==> src/rtl/change_dispenser_if.sv <==
// Handshake bundle between the vend stage (master) and the change
// dispenser (slave): vend pulse and change value in, coin pulses and
// status out.
interface change_dispenser_if #(
    parameter int W = bev_pkg::WIDTH
);
    logic         load;
    logic [W-1:0] change_in;
    logic         busy;
    logic         coin_q;
    logic         coin_d;
    logic         coin_n;
    logic         done;
    logic         short_pay;
    logic         overrun;

    modport master (
        output load, change_in,
        input  busy, coin_q, coin_d, coin_n, done, short_pay, overrun
    );

    modport slave (
        input  load, change_in,
        output busy, coin_q, coin_d, coin_n, done, short_pay, overrun
    );
endinterface

==> src/rtl/change_dispenser_coin_select.sv <==
// Combinational greedy coin picker: given the remaining change, choose the
// largest coin that fits, report the remainder after paying it, or flag
// termination when no coin fits.
module coin_select
    import bev_pkg::*;
#(
    parameter int WIDTH  = bev_pkg::WIDTH,
    parameter int COIN_Q = bev_pkg::COIN_Q,
    parameter int COIN_D = bev_pkg::COIN_D,
    parameter int COIN_N = bev_pkg::COIN_N
) (
    input  logic [WIDTH-1:0] rem,
    output logic             pick_q,
    output logic             pick_d,
    output logic             pick_n,
    output logic [WIDTH-1:0] next_rem,
    output logic             term
);

    localparam logic [WIDTH-1:0] Q_W = WIDTH'(COIN_Q);
    localparam logic [WIDTH-1:0] D_W = WIDTH'(COIN_D);
    localparam logic [WIDTH-1:0] N_W = WIDTH'(COIN_N);

    // Pick the largest coin not exceeding rem; subtraction only when it fits
    always_comb begin
        // NOTE: every output gets a default before the if-chain so no path leaves one unassigned (no latch).
        pick_q   = 1'b0;
        pick_d   = 1'b0;
        pick_n   = 1'b0;
        next_rem = rem;
        term     = 1'b0;
        if (rem >= Q_W) begin
            pick_q   = 1'b1;
            next_rem = rem - Q_W;
        end else if (rem >= D_W) begin
            pick_d   = 1'b1;
            next_rem = rem - D_W;
        end else if (rem >= N_W) begin
            pick_n   = 1'b1;
            next_rem = rem - N_W;
        end else begin
            term     = 1'b1;
        end
    end

endmodule
===== src/rtl/alu_pkg.sv =====
// -----------------------------------------------------------------------------
// alu_pkg
// Shared definitions for the EX-stage execution unit (alu_exec) and the ALU
// control decoder that produces its 6-bit operation codes.
//   OP_*     : operation codes understood by alu_exec
//   state_e  : alu_exec control FSM states (ST_MUL exists only with ALU_MUL_EN)
// -----------------------------------------------------------------------------
package alu_pkg;

  localparam logic [5:0] OP_ADD = 6'd27;
  localparam logic [5:0] OP_SUB = 6'd28;
  localparam logic [5:0] OP_AND = 6'd29;
  localparam logic [5:0] OP_OR  = 6'd30;
  localparam logic [5:0] OP_SLT = 6'd31;
  localparam logic [5:0] OP_MUL = 6'd32;

  typedef enum logic [0:0] {
    ST_IDLE = 1'b0,
    ST_MUL  = 1'b1
  } state_e;

endpackage : alu_pkg


===== src/rtl/alu_exec_if.sv =====
// -----------------------------------------------------------------------------
// alu_exec_if
// Operation/result bundle between the EX-stage operand muxes and alu_exec.
//   op_valid, operation, src_a, src_b : request, driven by the master
//   op_ready                           : unit can accept a request this cycle
//   res_valid, result, zero, illegal   : one-cycle result pulse and its data
// Modports: master (issuing side), slave (alu_exec).
// -----------------------------------------------------------------------------
interface alu_exec_if #(
  parameter int WIDTH = 32
);

  logic             op_valid;
  logic             op_ready;
  logic [5:0]       operation;
  logic [WIDTH-1:0] src_a;
  logic [WIDTH-1:0] src_b;
  logic             res_valid;
  logic [WIDTH-1:0] result;
  logic             zero;
  logic             illegal;

  modport master (
    output op_valid, operation, src_a, src_b,
    input  op_ready, res_valid, result, zero, illegal
  );

  modport slave (
    input  op_valid, operation, src_a, src_b,
    output op_ready, res_valid, result, zero, illegal
  );

endinterface : alu_exec_if


===== src/rtl/alu_mul_seq.sv =====
// -----------------------------------------------------------------------------
// alu_mul_seq
// Shift-add multiplier producing the low WIDTH bits of the unsigned product of
// a and b in WIDTH iterations, one per clock.
//   clk, rst : clock, asynchronous active-high reset (aborts a running multiply)
//   start    : latch a/b and begin; ignored-safe only when not busy
//   a, b     : multiplicand, multiplier (sampled only with start)
//   done     : high in the cycle whose rising edge completes the last iteration
//   product  : final product, valid while done is high
// -----------------------------------------------------------------------------
module alu_mul_seq #(
  parameter int WIDTH = 32
) (
  input  logic             clk,
  input  logic             rst,
  input  logic             start,
  input  logic [WIDTH-1:0] a,
  input  logic [WIDTH-1:0] b,
  output logic             done,
  output logic [WIDTH-1:0] product
);

  localparam int CNT_W = (WIDTH > 1) ? $clog2(WIDTH) : 1;
  localparam logic [CNT_W-1:0] LAST_ITER = CNT_W'(WIDTH - 1);

  logic             busy_q;
  logic [CNT_W-1:0] cnt_q;
  logic [WIDTH-1:0] mcand_q;
  logic [WIDTH-1:0] mplier_q;
  logic [WIDTH-1:0] acc_q;
  logic [WIDTH-1:0] acc_d;

  // Accumulator after the current iteration; on the last iteration this is
  // the finished product, so the top can register it at the same edge.
  assign acc_d   = mplier_q[0] ? (acc_q + mcand_q) : acc_q;
  assign done    = busy_q && (cnt_q == LAST_ITER);
  assign product = acc_d;

  // NOTE: sequential state uses non-blocking assignments so every register
  // samples pre-edge values; blocking here would chain updates within a cycle.
  always_ff @(posedge clk or posedge rst) begin
    if (rst) begin
      busy_q   <= 1'b0;
      cnt_q    <= '0;
      mcand_q  <= '0;
      mplier_q <= '0;
      acc_q    <= '0;
    end else if (start) begin
      busy_q   <= 1'b1;
      cnt_q    <= '0;
      mcand_q  <= a;
      mplier_q <= b;
      acc_q    <= '0;
    end else if (busy_q) begin
      acc_q    <= acc_d;
      mcand_q  <= mcand_q << 1;
      mplier_q <= mplier_q >> 1;
      if (cnt_q == LAST_ITER) begin
        busy_q <= 1'b0;
        cnt_q  <= '0;
      end else begin
        cnt_q  <= cnt_q + 1'b1;
      end
    end
  end

endmodule : alu_mul_seq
- - - - - - -
| WHAT THE TASK ASKS |
Copy each line of the listing that contains the string "else".

| FINISHED EXERCISE |
        end else if (rem >= D_W) begin
        end else if (rem >= N_W) begin
        end else begin
    end else if (start) begin
    end else if (busy_q) begin
      end else begin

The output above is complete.